(Records from a data collection)
BEGIN

==> src/rtl/sbm_burst.sv <==
module sbm_burst #(
  parameter int AW = 24,
  parameter int DW = 16,
  parameter int BW = 8
) (
  input  logic          clk,
  input  logic          rst_n,
  input  logic [4:0]    cfg_clk_div,
  input  logic [4:0]    cfg_latency,
  input  logic          cfg_psram,
  input  logic [2:0]    cfg_page_sel,
  input  logic          cfg_wait_pol,
  input  logic          cfg_wait_early,
  input  logic          cfg_clk_cont,
  input  logic          cfg_wr_burst,
  input  logic          req_valid,
  output logic          req_ready,
  input  logic [AW-1:0] req_addr,
  input  logic [BW-1:0] req_beats,
  input  logic          req_write,
  output logic          mem_clk,
  output logic          mem_cs_n,
  output logic          mem_adv_n,
  output logic          mem_we_n,
  output logic [AW-1:0] mem_addr,
  input  logic          mem_wait,
  output logic          beat,
  output logic          beat_last
);
  localparam int BPB = DW / 8;

  typedef enum logic [2:0] {S_IDLE, S_ADDR, S_LAT, S_DATA, S_GAP} st_t;

  st_t           st;
  logic [3:0]    ph;
  logic [4:0]    lat_cnt;
  logic [BW-1:0] rem;
  logic [AW-1:0] cur_addr;
  logic          wr_q, wait_q;

  logic [4:0]    div, lat_l;
  logic [10:0]   pmask;
  logic [AW-1:0] next_addr;
  logic          run, tick, wait_now, stall, split_hit, seg_end, accept;

  assign div   = (cfg_clk_div < 5'd2) ? 5'd2 : (cfg_clk_div > 5'd16) ? 5'd16 : cfg_clk_div;
  assign lat_l = (cfg_latency < 5'd2) ? 5'd2 : (cfg_latency > 5'd17) ? 5'd17 : cfg_latency;
  assign run   = cfg_clk_cont | (st != S_IDLE);
  assign tick  = ({1'b0, ph} >= div - 5'd1);
  assign mem_clk = run & ({1'b0, ph} < (div >> 1));

  assign wait_now = (mem_wait == cfg_wait_pol);
  assign stall    = cfg_wait_early ? wait_q : wait_now;
  assign beat      = (st == S_DATA) & tick & ~stall;
  assign beat_last = beat & (rem == BW'(1));

  always_comb begin
    case (cfg_page_sel)
      3'd1:    pmask = 11'd127;
      3'd2:    pmask = 11'd255;
      3'd3:    pmask = 11'd511;
      3'd4:    pmask = 11'd1023;
      default: pmask = 11'd0;
    endcase
  end

  assign next_addr = cur_addr + AW'(BPB);
  assign split_hit = cfg_psram & (pmask != 11'd0) & ((next_addr[10:0] & pmask) == 11'd0);
  assign seg_end   = (wr_q & ~cfg_wr_burst) | split_hit;

  assign req_ready = (st == S_IDLE) & (~cfg_clk_cont | tick);
  assign accept    = req_valid & req_ready;

  assign mem_cs_n  = (st == S_IDLE) | (st == S_GAP);
  assign mem_adv_n = (st != S_ADDR);
  assign mem_we_n  = ~(wr_q & ~mem_cs_n);
  assign mem_addr  = cur_addr;

  always_ff @(posedge clk or negedge rst_n) begin
    if (!rst_n) begin
      ph <= '0;
    end else if (!run || tick) begin
      ph <= '0;
    end else begin
      ph <= ph + 4'd1;
    end
  end

  always_ff @(posedge clk or negedge rst_n) begin
    if (!rst_n) begin
      wait_q <= 1'b0;
    end else if (st == S_IDLE) begin
      wait_q <= 1'b0;
    end else if (tick) begin
      wait_q <= wait_now;
    end
  end

  always_ff @(posedge clk or negedge rst_n) begin
    if (!rst_n) begin
      st       <= S_IDLE;
      lat_cnt  <= '0;
      rem      <= '0;
      cur_addr <= '0;
      wr_q     <= 1'b0;
    end else begin
      case (st)
        S_IDLE: if (accept) begin
          st       <= S_ADDR;
          cur_addr <= req_addr & ~AW'(BPB - 1);
          rem      <= (req_beats == '0) ? BW'(1) : req_beats;
          wr_q     <= req_write;
        end
        S_ADDR: if (tick) begin
          if (cfg_psram) begin
            st <= S_DATA;
          end else begin
            st      <= S_LAT;
            lat_cnt <= lat_l - 5'd1;
          end
        end
        S_LAT: if (tick) begin
          if (lat_cnt == 5'd1) st <= S_DATA;
          lat_cnt <= lat_cnt - 5'd1;
        end
        S_DATA: if (beat) begin
          rem      <= rem - BW'(1);
          cur_addr <= next_addr;
          if (rem == BW'(1)) begin
            st   <= S_IDLE;
            wr_q <= 1'b0;
          end else if (seg_end) begin
            st <= S_GAP;
          end
        end
        S_GAP: if (tick) st <= S_ADDR;
        default: st <= S_IDLE;
      endcase
    end
  end
endmodule


==> config.mk <==
export PLATFORM = sky130hd
export DESIGN_NAME = sbm_burst
export DESIGN_NICKNAME = d
export VERILOG_FILES = /design/src/rtl/sbm_burst.sv
export SDC_FILE = /design/constraint.sdc
export NUM_CORES = 1
export LEC_CHECK = 0
export BUFFER_PORTS_ARGS = -buffer_cell sky130_fd_sc_hd__buf_2
export CAP_MARGIN = 20
export CORE_MARGIN = 5
export CORE_UTILIZATION = 40
export DETAILED_ROUTE_END_ITERATION = 8
export PLACE_DENSITY = 0.66
export REMOVE_ABC_BUFFERS = 1
export SYNTH_ARGS = -nofsm -noshare
export SYNTH_HDL_FRONTEND = slang
export SYNTH_SLANG_ARGS = --single-unit
==> constraint.sdc <==
create_clock -name clk -period 5.1 [get_ports clk]
set_input_delay 0 -clock clk [delete_from_list [all_inputs] [get_ports clk]]
set_output_delay 0 -clock clk [all_outputs]
set_load 0.1 [all_outputs]
==> summary.md <==
| Metric | Value |
|---|---|
| Status | `completed` |
| Min-delay src | `req_addr[7]` |
| Initial Utilization | `0.409` |
| Delay of the slowest critical-path stage | `0.69 ns` |
| Yosys warnings | `0` |
| Worst path buffer plus inverter count | `1` |
| Top post-synthesis cells by count | `47 x a21oi_1, 45 x dfrtp_1, 43 x nand2_1, 40 x nor2_1, 23 x o21ai_0` |
| Critical Path, Cell by Cell | `buf_2 > o311ai_0 > ha_1 > xor2_1 > ha_1 > o21a_1 > o221ai_2 > nor4_2 > a31o_2 > o21ai_0 > a22o_1` |
| CTS Hold Bufs | `9` |
| Pins Over Slew Limit | `0` |
| Final hold slack | `0.00409 ns` |
| Crit path DAT | `3.23 ns` |
| Max-Cap Viols | `0` |
| Clock root buffer | `clkbuf_8` |
| Clock Pin Slew Worst Setup and Hold Paths | `0.08 ns` |
| Mapped Cells | `420` |
| Die Ht | `102 µm` |
| Pin count of the biggest net entering global routing | `53` |
| RR Startpoint | `ph[0]` |
| Core area | `0.00822 mm²` |
| Max VDD drop | `0.436 mV` |
| Post-CTS Setup Repair Bufs | `0` |
| Synth top area share | `0.335` |
| Critical path startpoint category | `primary input` |
| Synth top area cells | `dfrtp_1 34%, a21oi_1 7.0%, ha_1 5.6%` |
| Top-count cell post-synth | `a21oi_1` |
| Design area | `0.00400 mm²` |
| H-tree depth | `2` |
| Routed wire per std cell | `14.7 µm` |
| ANT nets after route | `0` |
| Fin Clk Skew | `0.00792 ns` |
| Part of the Yosys area used for sequential elements | `0.335` |
| Synth unique cells | `68` |
| First-pass GRT wire length | `15000 µm` |
| CTS tree | `yes` |
| Clock Sinks | `45` |
| Via density | `5.67` |
| Fmax | `329 MHz` |
| GRT Total Usage | `0.174` |
| Worst-Margin Slew | `0.794 ns` |
| Area grow syn2layout | `19.2%` |
| Critical path startpoint | `cfg_clk_div[2]` |
| Power per cell area | `701 mW/mm²` |
| Critical Path RT | `5.28 ns` |
| Drt drc | `0` |
| Worst Hold Class | `in2reg` |
| Gr ovfl total | `0` |
| Syn Area/Cell | `7.99 µm²` |
| Vias | `3419` |
| Post-cts resize count | `0` |
| Crit-path slowest cell | `a31o_2` |
| Tmin final | `3.04 ns` |
| Overall die area | `0.0103 mm²` |
| Fraction of layout cells with a size suffix above 1 | `0.213` |
| Critical path's top delay family | `compound AO/OA/AOI/OAI gates` |
| Post-synth top area cell | `dfrtp_1` |
| Buffers on Ports | `83` |
| HPWL after DPL | `6390 µm` |
| Core Rows | `33` |
| Pre-Repair DR Iteration Count | `4` |
| Final Wtd Congestion | `0.843` |
| Layout net count | `568` |
| Netlist Area Pre-Place | `0.00336 mm²` |
| CTS Buf Count | `5` |
| RSZ-0062 raised after global routing | `no` |
| Vias in the first global route | `3258` |
| P_leak | `1.71 nW` |
| N_diodes | `0` |
| Clock Latency Late Sink | `0.29 ns` |
| Antenna violations before repair | `0` |
| Die width | `102 µm` |
| PnR Total Power | `2.80 mW` |
| Top_reg_cell synth | `dfrtp_1` |
| Detailed Route WL | `8840 µm` |
| Asr flop ratio synth | `1.00` |
| Yosys reg bits | `45` |
| Setup violators final | `0` |
| Boundary Pins | `86` |
| Worst Setup End Kind | `register` |
| Critical path peak fanout | `39` |
| EDFF count, synth | `0` |
| CP most frequent cell | `ha_1` |
| Worst Path Class, Setup | `in2reg` |
| Fin crit share | `0.597` |
| DRT iter0 DRCs | `206` |
| Endpoints failing hold | `0` |
| Relative slew slack | `0.471` |
| Placed cell areas | `0.00379 mm²` |
| CTS max path bufs | `2` |
-- routing by layer --
metal | global-route usage | vias to the layer above | wire, µm
met4 | 0.0317 | 0 | 31
met5 | 0 | - | 0
li1 | - | 1707 | -
met1 | 0.231 | 1601 | 4060
met3 | 0.0399 | 4 | 644
met2 | 0.292 | 107 | 4110
-- layout by cell type, fill, tap and decap left out, types with 4 or more instances in the layout --
master         instances
a21oi_1               47
a2bb2oi_1              4
a31oi_1               10
buf_2                 83
clkbuf_8               6
dfrtp_1               45
dlygate4sd3_1          9
ha_1                  15
inv_1                 14
nand2_1               43
nand2b_1               6
nand3_1               16
nand4_1                5
nor2_1                40
nor3_1                12
nor4_1                 5
o21ai_0               23
o21ai_1               21
o22a_1                 5
o22ai_1               10
or3_1                  6
xnor2_1                4
-- sequential cells by signal, summed over array words and instances (netlist names) --
register,cells
st,3
wr_q,1
rem,8
ph,4
mem_addr,23
wait_q,1
lat_cnt,5
-- final timing paths --
check	depth (start not counted)	endpoint	slack [ns]
setup / recovery	11	rem[0]	2.06
max in group asynchronous	3	rem[0]	4.32
min in group asynchronous	2	mem_addr[11]	0.24
setup reg to reg	8	mem_addr[3]	2.30
hold reg to reg	1	mem_addr[16]	0.52
hold / removal	3	mem_addr[7]	0.004
-- power by group --
part | switching [mW] | internal, mW
combinational | 1.36 | 0.451
sequential | 0.241 | 0.527
clock | 0.117 | 0.108
total | 1.72 | 1.09
-- metrics by stage --
step | utilization | TNS, ns | setup WS [ns] | instances
2_1_floorplan | - | -0.0675 | -0.0675 | 395
3_3_place_gp | 0.461 | 0 | 1.66 | 585
3_5_place_dp | 0.461 | 0 | 1.64 | 585
4_1_cts | 0.482 | 0 | 1.94 | 601
5_1_grt | 0.487 | 0 | 1.70 | 603
6_report | 0.487 | 0 | 2.06 | 603
-- tightest hold or removal path, delay by kind of cell --
family	cells	cell delay [ns]
buf+inv	1	0.07
mux	1	0.05
compound gates	1	0.13
-- layout make-up --
class | count | area, µm²
clock buffer | 7 | 86.3
fill | 842 | 4220
inverter | 14 | 52.6
multi-input combinational | 336 | 2050
sequential | 45 | 1130
tap | 105 | 131
timing repair buffer | 96 | 559
-- cell families after synthesis --
group                    Yosys count  share of synthesized area
adder cells (fa/ha/maj)           15                     0.0559
flip-flops                        45                      0.335
AO/OA/AOI/OAI                    152                      0.285
XOR/XNOR                           6                     0.0157
other                              1                    0.00112
multiplexers                       5                     0.0157
AND/OR/NAND/NOR                  157                      0.236
buffers and inverters             39                     0.0552
Power figures use the tool's default switching activity.
<file path="config.mk">
export PLATFORM = sky130hd
export DESIGN_NAME = xreg_byte_lsu
export DESIGN_NICKNAME = d
export VERILOG_FILES = /design/src/rtl/xbl_pkg.sv /design/src/rtl/xbl_decode.sv /design/src/rtl/xbl_agen.sv /design/src/rtl/xbl_lane.sv /design/src/rtl/xreg_byte_lsu.sv
export SDC_FILE = /design/constraint.sdc
export NUM_CORES = 1
export LEC_CHECK = 0
export ABC_AREA = 1
export ABC_CLOCK_PERIOD_IN_PS = 2100
export BUFFER_PORTS_ARGS = -buffer_cell sky130_fd_sc_hd__buf_2
export CORE_AREA = 2 2 147 106
export DETAILED_ROUTE_END_ITERATION = 7
export DIE_AREA = 0 0 149 108
export PLACE_DENSITY_LB_ADDON = 0.2
export SYNTH_ARGS = -nofsm -noshare
export SYNTH_HDL_FRONTEND = slang
export SYNTH_SLANG_ARGS = --single-unit
</file>
<file path="constraint.sdc">
create_clock -name clk -period 2.1 [get_ports clk]
set_input_delay 0.42 -clock clk [delete_from_list [all_inputs] [get_ports clk]]
set_output_delay 0.42 -clock clk [all_outputs]
set_load 0.02 [all_outputs]
</file>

END

The task.
Retype the entries above exactly, but only from the line containing "st <= S_GAP;" through the line containing "export CORE_UTILIZATION = 40", both included.

Response for this exercise.
            st <= S_GAP;
          end
        end
        S_GAP: if (tick) st <= S_ADDR;
        default: st <= S_IDLE;
      endcase
    end
  end
endmodule


==> config.mk <==
export PLATFORM = sky130hd
export DESIGN_NAME = sbm_burst
export DESIGN_NICKNAME = d
export VERILOG_FILES = /design/src/rtl/sbm_burst.sv
export SDC_FILE = /design/constraint.sdc
export NUM_CORES = 1
export LEC_CHECK = 0
export BUFFER_PORTS_ARGS = -buffer_cell sky130_fd_sc_hd__buf_2
export CAP_MARGIN = 20
export CORE_MARGIN = 5
export CORE_UTILIZATION = 40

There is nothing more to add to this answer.